Annesi ağlamaya başladı Katsuki'nin.
"Öldü...10 sene önce...Sen bitkisel hayattayken villainler tarafından kaçırıldı ve birdaha haber alınamadı..."
------------------------------------------------------------------------------------------------------------------------------------------------------------------------------------------------------------------------------------------------
Katsuki hareket edemiyor, veya konuşamıyordu o anda. Nasıl olabilirdi böyle birşey? Bu da bir rüya olmalıydı, değil mi? Bu da bir rüya olsun diye yalvarıyordu içinden. Doktorlar geldi, ve birşeyler konuştular annesiyle. Katsuki duymuyordu bile etrafında konuşulanları. Herşey boğuk boğuk geliyordu kulağına. Gerçeği kabullenmek istemiyordu. İsteyemezdi. Kim olsa istemezdi. Doktor odadan çıktı, ve kapıyı kapattı.
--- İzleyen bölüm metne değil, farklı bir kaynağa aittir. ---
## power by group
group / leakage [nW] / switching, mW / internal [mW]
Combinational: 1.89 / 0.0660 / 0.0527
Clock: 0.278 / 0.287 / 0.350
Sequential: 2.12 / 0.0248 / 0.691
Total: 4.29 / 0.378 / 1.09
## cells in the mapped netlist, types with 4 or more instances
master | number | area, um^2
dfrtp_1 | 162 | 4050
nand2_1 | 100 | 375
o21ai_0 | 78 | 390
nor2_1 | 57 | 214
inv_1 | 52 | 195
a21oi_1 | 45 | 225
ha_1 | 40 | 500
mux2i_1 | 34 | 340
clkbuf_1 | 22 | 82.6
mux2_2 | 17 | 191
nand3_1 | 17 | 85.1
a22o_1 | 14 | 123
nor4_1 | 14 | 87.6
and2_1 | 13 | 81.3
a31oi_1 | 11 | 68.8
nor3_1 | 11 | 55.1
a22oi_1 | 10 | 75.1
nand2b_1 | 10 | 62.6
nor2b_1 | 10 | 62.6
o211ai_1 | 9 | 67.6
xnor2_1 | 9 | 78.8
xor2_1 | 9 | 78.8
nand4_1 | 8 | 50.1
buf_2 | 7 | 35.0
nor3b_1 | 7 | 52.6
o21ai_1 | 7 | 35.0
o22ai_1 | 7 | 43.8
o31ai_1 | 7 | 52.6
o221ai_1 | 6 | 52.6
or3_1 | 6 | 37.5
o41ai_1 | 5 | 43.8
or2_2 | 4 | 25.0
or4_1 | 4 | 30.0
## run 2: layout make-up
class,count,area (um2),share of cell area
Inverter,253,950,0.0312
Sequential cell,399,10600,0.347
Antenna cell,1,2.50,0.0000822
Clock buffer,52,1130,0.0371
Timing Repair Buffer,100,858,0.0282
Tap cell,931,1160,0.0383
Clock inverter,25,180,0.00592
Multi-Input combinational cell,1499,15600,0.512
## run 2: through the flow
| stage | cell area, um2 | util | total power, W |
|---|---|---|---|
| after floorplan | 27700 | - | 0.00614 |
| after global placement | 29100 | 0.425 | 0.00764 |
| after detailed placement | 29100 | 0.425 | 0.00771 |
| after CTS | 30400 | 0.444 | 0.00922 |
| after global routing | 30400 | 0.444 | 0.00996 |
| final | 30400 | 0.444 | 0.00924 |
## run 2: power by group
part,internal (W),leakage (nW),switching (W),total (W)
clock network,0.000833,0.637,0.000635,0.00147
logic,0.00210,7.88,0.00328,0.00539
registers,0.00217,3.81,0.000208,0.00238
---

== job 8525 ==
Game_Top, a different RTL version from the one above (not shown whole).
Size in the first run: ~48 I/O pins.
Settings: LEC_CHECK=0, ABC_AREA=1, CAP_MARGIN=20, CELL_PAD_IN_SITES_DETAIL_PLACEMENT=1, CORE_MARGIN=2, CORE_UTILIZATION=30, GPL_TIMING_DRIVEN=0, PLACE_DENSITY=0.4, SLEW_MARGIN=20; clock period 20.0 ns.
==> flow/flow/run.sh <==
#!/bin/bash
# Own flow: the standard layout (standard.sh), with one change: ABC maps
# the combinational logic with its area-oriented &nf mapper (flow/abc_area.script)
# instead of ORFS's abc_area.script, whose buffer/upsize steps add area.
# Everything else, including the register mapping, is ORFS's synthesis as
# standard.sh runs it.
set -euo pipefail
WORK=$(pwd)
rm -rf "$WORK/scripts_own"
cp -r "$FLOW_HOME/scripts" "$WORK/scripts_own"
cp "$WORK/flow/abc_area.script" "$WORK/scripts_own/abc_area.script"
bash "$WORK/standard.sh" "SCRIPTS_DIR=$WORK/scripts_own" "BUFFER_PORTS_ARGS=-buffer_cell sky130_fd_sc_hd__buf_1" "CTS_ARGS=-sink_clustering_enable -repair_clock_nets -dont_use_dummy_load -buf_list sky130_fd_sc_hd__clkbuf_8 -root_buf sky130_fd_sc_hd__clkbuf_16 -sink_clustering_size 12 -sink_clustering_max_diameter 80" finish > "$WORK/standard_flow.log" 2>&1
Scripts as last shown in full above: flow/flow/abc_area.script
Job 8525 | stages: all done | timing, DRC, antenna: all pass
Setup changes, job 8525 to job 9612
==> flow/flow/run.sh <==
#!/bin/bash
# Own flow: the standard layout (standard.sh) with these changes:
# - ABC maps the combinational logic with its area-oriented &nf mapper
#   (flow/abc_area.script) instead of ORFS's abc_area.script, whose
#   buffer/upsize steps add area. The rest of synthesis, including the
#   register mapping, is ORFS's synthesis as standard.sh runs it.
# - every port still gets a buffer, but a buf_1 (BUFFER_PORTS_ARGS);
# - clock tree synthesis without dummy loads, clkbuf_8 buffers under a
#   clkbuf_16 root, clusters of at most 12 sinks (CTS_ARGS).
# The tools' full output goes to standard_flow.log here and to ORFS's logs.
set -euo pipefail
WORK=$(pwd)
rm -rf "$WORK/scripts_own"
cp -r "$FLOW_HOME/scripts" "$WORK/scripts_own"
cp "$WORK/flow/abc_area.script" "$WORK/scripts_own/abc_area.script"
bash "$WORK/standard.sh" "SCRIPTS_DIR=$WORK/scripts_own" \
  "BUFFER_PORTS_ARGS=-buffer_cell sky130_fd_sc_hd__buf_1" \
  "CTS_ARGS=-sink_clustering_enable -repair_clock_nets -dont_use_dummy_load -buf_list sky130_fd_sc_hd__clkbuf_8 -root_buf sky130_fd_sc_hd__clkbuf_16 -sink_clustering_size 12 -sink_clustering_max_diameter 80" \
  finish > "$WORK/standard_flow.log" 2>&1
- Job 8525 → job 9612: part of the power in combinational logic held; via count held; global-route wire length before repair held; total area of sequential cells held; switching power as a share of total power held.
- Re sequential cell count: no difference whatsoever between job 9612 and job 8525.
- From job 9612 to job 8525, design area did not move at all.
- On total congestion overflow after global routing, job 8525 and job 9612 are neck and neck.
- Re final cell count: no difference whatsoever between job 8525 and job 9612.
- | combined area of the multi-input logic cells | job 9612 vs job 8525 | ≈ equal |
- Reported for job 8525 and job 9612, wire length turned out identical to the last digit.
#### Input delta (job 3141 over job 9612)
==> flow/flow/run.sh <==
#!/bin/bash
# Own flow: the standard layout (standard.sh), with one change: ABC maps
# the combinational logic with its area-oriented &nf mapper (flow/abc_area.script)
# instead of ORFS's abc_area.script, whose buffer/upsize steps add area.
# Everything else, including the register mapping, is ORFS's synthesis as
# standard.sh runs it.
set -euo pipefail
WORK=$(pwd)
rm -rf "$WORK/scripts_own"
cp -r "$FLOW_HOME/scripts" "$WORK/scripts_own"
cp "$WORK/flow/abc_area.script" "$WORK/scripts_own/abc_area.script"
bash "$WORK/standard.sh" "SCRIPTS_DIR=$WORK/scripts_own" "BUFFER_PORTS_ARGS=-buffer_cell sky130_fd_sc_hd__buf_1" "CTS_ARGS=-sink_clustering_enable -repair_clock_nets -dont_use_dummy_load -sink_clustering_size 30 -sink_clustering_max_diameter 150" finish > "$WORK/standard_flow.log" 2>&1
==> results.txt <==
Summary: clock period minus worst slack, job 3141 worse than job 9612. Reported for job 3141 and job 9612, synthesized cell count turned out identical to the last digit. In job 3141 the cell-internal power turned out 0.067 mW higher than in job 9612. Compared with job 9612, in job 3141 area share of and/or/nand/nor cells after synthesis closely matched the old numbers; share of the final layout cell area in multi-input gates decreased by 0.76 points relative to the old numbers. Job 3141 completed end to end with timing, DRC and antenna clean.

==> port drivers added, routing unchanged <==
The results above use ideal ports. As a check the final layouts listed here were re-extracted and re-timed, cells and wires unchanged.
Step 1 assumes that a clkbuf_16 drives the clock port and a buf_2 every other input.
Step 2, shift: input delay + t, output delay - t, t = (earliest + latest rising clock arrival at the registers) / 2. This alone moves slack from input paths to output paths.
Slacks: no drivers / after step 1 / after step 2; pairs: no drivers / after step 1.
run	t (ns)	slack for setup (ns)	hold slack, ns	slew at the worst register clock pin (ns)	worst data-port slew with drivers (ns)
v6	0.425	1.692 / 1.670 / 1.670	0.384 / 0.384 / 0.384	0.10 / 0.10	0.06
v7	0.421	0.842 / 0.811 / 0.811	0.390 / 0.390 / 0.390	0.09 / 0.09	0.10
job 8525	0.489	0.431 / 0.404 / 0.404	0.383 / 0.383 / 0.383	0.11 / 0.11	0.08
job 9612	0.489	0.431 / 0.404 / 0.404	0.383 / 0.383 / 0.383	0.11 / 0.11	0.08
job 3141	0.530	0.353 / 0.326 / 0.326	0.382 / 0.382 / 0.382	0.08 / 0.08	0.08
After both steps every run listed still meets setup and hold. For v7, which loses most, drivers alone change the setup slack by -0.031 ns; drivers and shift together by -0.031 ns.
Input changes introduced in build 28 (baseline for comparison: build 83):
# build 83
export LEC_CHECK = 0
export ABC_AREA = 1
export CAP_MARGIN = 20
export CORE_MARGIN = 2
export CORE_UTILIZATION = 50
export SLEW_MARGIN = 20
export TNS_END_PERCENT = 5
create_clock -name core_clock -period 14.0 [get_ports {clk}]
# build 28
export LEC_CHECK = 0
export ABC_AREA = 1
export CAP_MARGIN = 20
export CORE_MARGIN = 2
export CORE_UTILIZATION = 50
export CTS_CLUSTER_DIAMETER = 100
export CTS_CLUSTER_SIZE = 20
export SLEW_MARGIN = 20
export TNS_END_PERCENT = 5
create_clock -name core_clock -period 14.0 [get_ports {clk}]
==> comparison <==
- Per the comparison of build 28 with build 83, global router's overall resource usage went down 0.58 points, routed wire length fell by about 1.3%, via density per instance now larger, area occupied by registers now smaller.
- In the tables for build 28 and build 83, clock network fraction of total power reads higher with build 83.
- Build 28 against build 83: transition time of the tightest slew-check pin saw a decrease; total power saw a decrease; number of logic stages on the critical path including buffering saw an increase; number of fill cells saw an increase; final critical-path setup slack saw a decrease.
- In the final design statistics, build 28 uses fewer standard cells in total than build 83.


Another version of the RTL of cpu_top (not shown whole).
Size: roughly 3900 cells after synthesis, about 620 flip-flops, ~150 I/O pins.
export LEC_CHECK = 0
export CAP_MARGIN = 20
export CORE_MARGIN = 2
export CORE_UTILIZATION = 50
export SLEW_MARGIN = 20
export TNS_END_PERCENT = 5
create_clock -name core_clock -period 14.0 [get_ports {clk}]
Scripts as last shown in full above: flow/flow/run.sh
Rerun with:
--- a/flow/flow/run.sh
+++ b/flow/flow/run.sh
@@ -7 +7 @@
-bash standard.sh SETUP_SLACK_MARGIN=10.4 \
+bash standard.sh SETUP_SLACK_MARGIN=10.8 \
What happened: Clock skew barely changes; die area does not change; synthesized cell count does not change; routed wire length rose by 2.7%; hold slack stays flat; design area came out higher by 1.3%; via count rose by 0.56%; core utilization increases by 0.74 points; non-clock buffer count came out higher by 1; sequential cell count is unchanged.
Context: an optimization exercise on an open-source flow, tuned for small area and a short achievable clock period. The choices shown serve that exercise and are no tape-out recipe.
Where RTL was checked, it was by simulation tests only, not by an equivalence proof against the original.

==> umber <==
Design final_log, start of the top module:
module final_log(clk, reset, base, in_data, out_data);
    input clk, reset;
    input [1:0] base;
    input [31:0] in_data;
    output reg [31:0] out_data;
    function [20:0] tn0;
        input [1:0] b;
        input [2:0] d;    
        begin
            case ({b[1], b[1] ? 1'b0 : b[0], d})
                5'b00000: tn0 = 21'h1fffff;
                5'b00001: tn0 = 21'h1d2eba;
                5'b00010: tn0 = 21'h1e730d;
                5'b00011: tn0 = 21'h1ba1c8;
                5'b00100: tn0 = 21'h1f2e7a;
                5'b00101: tn0 = 21'h1c5d35;
                5'b00110: tn0 = 21'h1da188;
                5'b00111: tn0 = 21'h1ad043;
                5'b01000: tn0 = 21'h1fffff;
                5'b01001: tn0 = 21'h198336;
                5'b01010: tn0 = 21'h1c6e00;
                5'b01011: tn0 = 21'h15f137;
                5'b01100: tn0 = 21'h1e1d8f;
                5'b01101: tn0 = 21'h17a0c6;
                5'b01110: tn0 = 21'h1a8b90;
                5'b01111: tn0 = 21'h140ec7;
                5'b10000: tn0 = 21'h1fffff;
                5'b10001: tn0 = 21'h16a3fd;
                5'b10010: tn0 = 21'h1ad961;
                5'b10011: tn0 = 21'h117d5f;
                5'b10100: tn0 = 21'h1d47fc;
                5'b10101: tn0 = 21'h13ebfa;
                5'b10110: tn0 = 21'h18215e;
                5'b10111: tn0 = 21'hec55c;
                default: tn0 = 21'h1fffff;
            endcase
        end
    endfunction
    function [17:0] tn1;
        input [1:0] b;
        input [1:0] d;    
        begin
  ...
make LEC_CHECK=0 ABC_AREA=1 CAP_MARGIN=20 CORE_MARGIN=2 CORE_UTILIZATION=40 SLEW_MARGIN=20 finish   # period 60.0 ns
run.sh (not shown) runs the stock make flow with config.mk's settings and CLKGATE_MAP_FILE= SYNTH_SCRIPT=/design/flow/synth_recipe.tcl, a recipe that flattens the netlist after the stock synthesis.
==> maple: changes against umber <==
--- a/flow/design.v
+++ b/flow/design.v
@@ -802,23 +802,22 @@
     wire w4_17 = d4 ? x4_120 : w3_17;
     wire w4_18 = d4 ? x4_121 : w3_18;
     reg [18:0] wq;         
     reg [3:0] dq;          
     reg [1:0] bq;
     reg [3:0] eq;          
     reg invq;              
-    reg nzq;               
     always @(posedge clk or posedge reset)
         if (reset) begin
             wq <= 19'd0; dq <= 4'd0;
-            bq <= 2'd0; eq <= 4'd9; invq <= 1'b0; nzq <= 1'b0;
+            bq <= 2'd0; eq <= 4'd9; invq <= 1'b0;
         end else begin
             wq <= {w4_18, w4_17, w4_16, w4_15, w4_14, w4_13, w4_12, w4_11, w4_10, w4_9, w4_8, w4_7, w4_6, w4_5, w4_4, w4_3, w4_2, w4_1, w4_0};
             dq <= {d4, d3, d2, d1};
-            bq <= base; eq <= e8[3:0]; invq <= ~valid; nzq <= 1'b1;
+            bq <= base; eq <= e8[3:0]; invq <= ~valid;
         end
     wire x5_0 = wq[0] ^ wq[5];
     wire x5_1 = wq[1] ^ wq[6];
     wire x5_2 = wq[2] ^ wq[7];
     wire x5_3 = wq[3] ^ wq[8];
     wire x5_4 = wq[4] ^ wq[9];
     wire x5_5 = wq[5] ^ wq[10];
@@ -1545,10 +1544,10 @@
     integer i;
     always @(*) begin
         cnt = 5'd24;
         for (i = 0; i < 24; i = i + 1)
             if (y[i]) cnt = 5'd23 - i;
     end
     wire [23:0] ys = y << cnt;
-    wire [7:0] expo = (8'd130 - {3'd0, cnt}) & {8{nzq}};
+    wire [7:0] expo = (8'd130 - {3'd0, cnt}) & {8{eq != 4'd9}};    
     always @(*) out_data = invq ? 32'hffffffff : {1'b0, expo, ys[22:3], 3'b0};
 endmodule
==> flow/flow/run.sh (new file) <==
#!/bin/bash
# The standard layout, with ORFS's timing repair asked to leave 41 ns of setup
# slack (a 19 ns period) instead of none, so that it sizes and buffers the
# critical paths; every tool's output is kept in the ORFS logs and in run.log.
set -euo pipefail
bash standard.sh SETUP_SLACK_MARGIN=41 finish > run.log 2>&1
==> flow/standard.sh (new file) <==
#!/bin/bash
# synth_recipe.tcl (not shown) runs the flow's synth.tcl, then flattens the netlist and writes it again
# the make line also repeats each setting of config.mk as NAME=value (left out here)
make -C /OpenROAD-flow-scripts/flow DESIGN_CONFIG=/design/flow/config.mk WORK_HOME=/design/flow/orfs CLKGATE_MAP_FILE= SYNTH_SCRIPT=/design/flow/synth_recipe.tcl "${@:-finish}"
removed: flow/run.sh
==> tundra: changes against umber <==
--- a/flow/design.v
+++ b/flow/design.v
@@ -802,23 +802,22 @@
     wire w4_17 = d4 ? x4_120 : w3_17;
     wire w4_18 = d4 ? x4_121 : w3_18;
     reg [18:0] wq;         
     reg [3:0] dq;          
     reg [1:0] bq;
     reg [3:0] eq;          
     reg invq;              
-    reg nzq;               
     always @(posedge clk or posedge reset)
         if (reset) begin
             wq <= 19'd0; dq <= 4'd0;
-            bq <= 2'd0; eq <= 4'd9; invq <= 1'b0; nzq <= 1'b0;
+            bq <= 2'd0; eq <= 4'd9; invq <= 1'b0;
         end else begin
             wq <= {w4_18, w4_17, w4_16, w4_15, w4_14, w4_13, w4_12, w4_11, w4_10, w4_9, w4_8, w4_7, w4_6, w4_5, w4_4, w4_3, w4_2, w4_1, w4_0};
             dq <= {d4, d3, d2, d1};
-            bq <= base; eq <= e8[3:0]; invq <= ~valid; nzq <= 1'b1;
+            bq <= base; eq <= e8[3:0]; invq <= ~valid;
         end
     wire x5_0 = wq[0] ^ wq[5];
     wire x5_1 = wq[1] ^ wq[6];
     wire x5_2 = wq[2] ^ wq[7];
     wire x5_3 = wq[3] ^ wq[8];
     wire x5_4 = wq[4] ^ wq[9];
     wire x5_5 = wq[5] ^ wq[10];
@@ -1545,10 +1544,10 @@
     integer i;
     always @(*) begin
         cnt = 5'd24;
         for (i = 0; i < 24; i = i + 1)
             if (y[i]) cnt = 5'd23 - i;
     end
     wire [23:0] ys = y << cnt;
-    wire [7:0] expo = (8'd130 - {3'd0, cnt}) & {8{nzq}};
+    wire [7:0] expo = (8'd130 - {3'd0, cnt}) & {8{eq != 4'd9}};    
     always @(*) out_data = invq ? 32'hffffffff : {1'b0, expo, ys[22:3], 3'b0};
 endmodule
==> flow/flow/run.sh (new file) <==
#!/bin/bash
# The standard layout (the standard.sh: ORFS from synthesis to the final
# layout, unchanged), with ORFS's timing repair asked to leave 35 ns of setup
# slack instead of none, so that it sizes and buffers the critical paths.
# Ports get buf_1 buffers rather than the delay cells buffer_ports picks on
# its own; the timing repair resizes them where that matters.
# The ORFS logs keep each tool's output; run.log keeps make's.
set -euo pipefail
bash standard.sh SETUP_SLACK_MARGIN=35 "BUFFER_PORTS_ARGS=-buffer_cell sky130_fd_sc_hd__buf_1" finish > run.log 2>&1
==> flow/standard.sh (new file) <==
#!/bin/bash
# synth_recipe.tcl (not shown) runs the flow's synth.tcl, then flattens the netlist and writes it again
# the make line also repeats each setting of config.mk as NAME=value (left out here)
make -C /OpenROAD-flow-scripts/flow DESIGN_CONFIG=/design/flow/config.mk WORK_HOME=/design/flow/orfs CLKGATE_MAP_FILE= SYNTH_SCRIPT=/design/flow/synth_recipe.tcl "${@:-finish}"
- CTS_BUF_LIST: default -> sky130_fd_sc_hd__clkbuf_8
- CTS_CLUSTER_DIAMETER: default -> 200
- CTS_CLUSTER_SIZE: default -> 30
removed: flow/run.sh
==> qor summary <==
metric                                                                        maple      tundra       umber
Length of the first detailed-routing pass in iterations                           7           7           5
Global-route met1 utilization                                                0.2784      0.2681      0.2524
Final std cells w/o fill                                                      2,568       2,358       2,320
Core box area                                                            31,720 µm²  31,720 µm²  31,560 µm²
Instance area at placement                                               14,440 µm²  13,420 µm²  13,710 µm²
Fraction of area in multi-input gates                                        0.7109      0.7659      0.7485
Area of the multi-input gates                                            13,100 µm²  10,740 µm²  10,390 µm²
Final net count                                                               2,491       2,281       2,243
Clock slew at the register clock pins of the worst setup and hold paths     0.06 ns     0.08 ns     0.07 ns
Cell count after placement                                                    2,326       2,327       2,312
Result of the run                                  no timing/DRC/antenna violations  no timing/DRC/antenna violations  no timing/DRC/antenna violations
Net Count, Synth                                                              2,237       2,237       2,227
Routed wire length on met2                                                20,480 µm   15,250 µm   14,680 µm
Fraction of layout cells with a size suffix above 1                          0.3453     0.08793     0.04692
Max-slew headroom                                                            0.3145      0.3962      0.3450
Setup repair after global routing missed its margin                            true        true       false
Drt wl/cell                                                                15.55 µm    13.73 µm    13.50 µm
Worst setup path startpoint                                                   wq[0]       wq[0]       wq[5]
Non-clock inverter count                                                        373         373         359
Starting DRC count in detailed routing                                          688         637         712
This design comes from an exercise in tuning for small area on the open sky130 flow, not from production work.
Where RTL was checked, it was by simulation tests only, not by an equivalence proof against the original.
Power and IR drop assume default switching activity.

==> module ALU, before the edit <==
module ALU #(
    parameter [8:0] FAST = 9'b000000000,   
    parameter integer K = 3                
) (
    input  wire [7:0] a,
    input  wire [7:0] b,
    input  wire [2:0] op,
    output wire [7:0] result
);
    wire is_mul = (op == 3'd3);
    wire is_dv  = op[2] & (op[0] ^ op[1]);    
    wire is_div = (op == 3'd5);
    wire inv    = is_dv | (op == 3'd4);       
    wire [7:0] bx = b ^ {8{inv}};
    wire [8:0] nz;
    assign nz[8] = 1'b1;
    genvar w, j;
    generate
        for (w = 7; w >= 1; w = w - 1) begin : g_nz
            assign nz[w] = nz[w + 1] & ~b[w];
        end
    endgenerate
    wire [7:0] q;
    wire [7:0] rr [0:8];
    assign rr[8] = 8'd0;
    wire [K-1:0] rk;    
    generate
        for (w = 1; w <= 8; w = w + 1) begin : g_st
            wire [w-1:0] t;
            wire [w:0]   d;
            wire [w-1:0] y;
            wire         cin;
            if (w == K + 1) begin : g_tk
                assign t[K:1] = rk;
            end else if (w > 1) begin : g_t
                assign t[w-1:1] = rr[9 - w][w-2:0];
            end
            if (w <= K) begin : g_ytop
                assign t[0] = a[8 - w];
                assign y = ~b[w-1:0];
                assign cin = 1'b1;
            end else begin : g_y
                assign t[0] = a[8 - w] & ~is_mul;
                assign y = bx[w-1:0];
                assign cin = inv;
            end
            if (FAST[w]) begin : g_fast
                assign d = {1'b0, t} + {1'b0, y} + {{w{1'b0}}, cin};
            end else begin : g_rip
                wire [w:0] c;
                assign c[0] = cin;
                for (j = 0; j < w; j = j + 1) begin : g_b
                    assign d[j]   = t[j] ^ y[j] ^ c[j];
                    assign c[j+1] = (t[j] & y[j]) | (t[j] & c[j]) | (y[j] & c[j]);
                end
                assign d[w] = c[w];
            end
            wire ge = nz[w] & d[w];
            assign q[8 - w] = ge;
            wire sel;
            if (w <= K) begin : g_stop
                assign sel = ge;
            end else if (w == 8) begin : g_slast
                assign sel = is_mul ? a[0] : is_dv ? ge : 1'b1;
            end else begin : g_smid
                assign sel = is_mul ? a[8 - w] : (is_dv & ge);
            end
            assign rr[8 - w][w-1:0] = sel ? d[w-1:0] : t;
            if (w < 8) begin : g_pad
                assign rr[8 - w][7:w] = {(8 - w){1'b0}};
            end
        end
    endgenerate
    wire [K-1:0] mk = a[7:8-K] * b[K-1:0];
    assign rk = is_mul ? mk : is_dv ? rr[8-K][K-1:0] : a[7:8-K];
    assign result = is_div ? q : rr[0];
endmodule
Source: an optimization exercise on an open RTL-to-GDS flow (aim: small area and a short achievable clock period). Production flows keep margins and buffers that such runs may drop. RTL that was checked went through simulation tests only; none was proved equivalent to the original. Power is estimated from default activity; no workload was simulated.

## harbor
==> flow/design.v (excerpt) <==
module fpu_mul( input         CLK,
                input         RESET,
                input         EN,
                input  [31:0] A,
                input  [31:0] B,
                output [31:0] Z );
Size: roughly 2,100 cells after synthesis, roughly 180 flip-flops, about 99 I/O pins, ~20,000 um2 of cells after synthesis.
==> flow/config.mk <==
export PLATFORM = sky130hd
export DESIGN_NAME = fpu_mul
export DESIGN_NICKNAME = fpu_mul
export VERILOG_FILES = /design/flow/design.v
export SDC_FILE = /design/flow/constraint.sdc
export NUM_CORES = 4
export LEC_CHECK = 0
export ABC_AREA = 1
export CAP_MARGIN = 20
export CORE_MARGIN = 2
export CORE_UTILIZATION = 40
export SETUP_SLACK_MARGIN = 5
export SLEW_MARGIN = 20
export SYNTH_HIERARCHICAL = 1
==> flow/constraint.sdc <==
create_clock -name core_clock -period 10.0 [get_ports {CLK}]
set_input_delay 2.0000 -clock core_clock [delete_from_list [all_inputs] [get_ports {CLK}]]
set_output_delay 2.0000 -clock core_clock [all_outputs]
set_load 0.01 [all_outputs]
standard.sh (not shown) runs the stock make flow with config.mk's settings and CLKGATE_MAP_FILE= SYNTH_SCRIPT=/design/flow/synth_recipe.tcl, a recipe that flattens the netlist after the stock synthesis.
==> flow/flow/run.sh <==
#!/bin/bash
# Layout flow: the standard flow (standard.sh, the ORFS make targets) with
#  - the port buffers that ORFS inserts on every input and output made with
#    sky130_fd_sc_hd__buf_1 (BUFFER_PORTS_ARGS) instead of the default choice.
# Synthesis, floorplan, placement, CTS and routing are otherwise unchanged.
# Each ORFS step writes its full log under orfs/logs/; make's own output goes
# to standard.log here.
set -euo pipefail
MARGIN=$(cat flow/margin.txt 2>/dev/null || echo 6)
BUF=$(cat flow/portbuf.txt 2>/dev/null || echo sky130_fd_sc_hd__buf_1)
sed -E "s/SETUP_SLACK_MARGIN=[0-9.+-]+/SETUP_SLACK_MARGIN=${MARGIN} 'BUFFER_PORTS_ARGS=-buffer_cell ${BUF}'/" standard.sh > standard_margin.sh
grep -q "SETUP_SLACK_MARGIN=${MARGIN} " standard_margin.sh
bash standard_margin.sh > standard.log 2>&1
==> flow/flow/margin.txt <==
6.0
harbor reached the end of the flow, and the finished layout is clean on the timing, design-rule and antenna checks.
"Katsuki...Bugün eve gidebiliriz civcivim..."
"..."
Katsuki'den bir ses gelmiyordu. Hala yaşadığı şeyleri düşünüyordu. Annesi odadan çıktı ve hastaneden çıkış işlemlerini yaptırmaya gitti. Katsuki yatağında oturmuş duvara bakıyordu. Odada duvara asılı olan eski bir takvim vardı, ve bu takvime göre şuanda 28 yaşındaydı. Nasıl olurdu? Onca yıl... Gerçekte İzuku'dan bir özür bile dileyememişti... Yaptığı tüm zorbalıklar için bir özür bile dileyememişti. Lise'ye bile gitmemişti o. Ya liste? Ölmeden önce İzuku'yla birlikte yapmak istediği şeylerin listesi? Gerçekleştirememişti, gerçekleştiremezdi artık... Katsuki bu düşüncelere dalmış düşünürken, annesi odaya girdi.
"Hadi Katsuki...Eve gideceğiz."
Mitsuki Katsuki'ye yeni olmayan fakat hiç giyilmediği belli olan bir çift kıyafet verdikten sonra odadan çıktı.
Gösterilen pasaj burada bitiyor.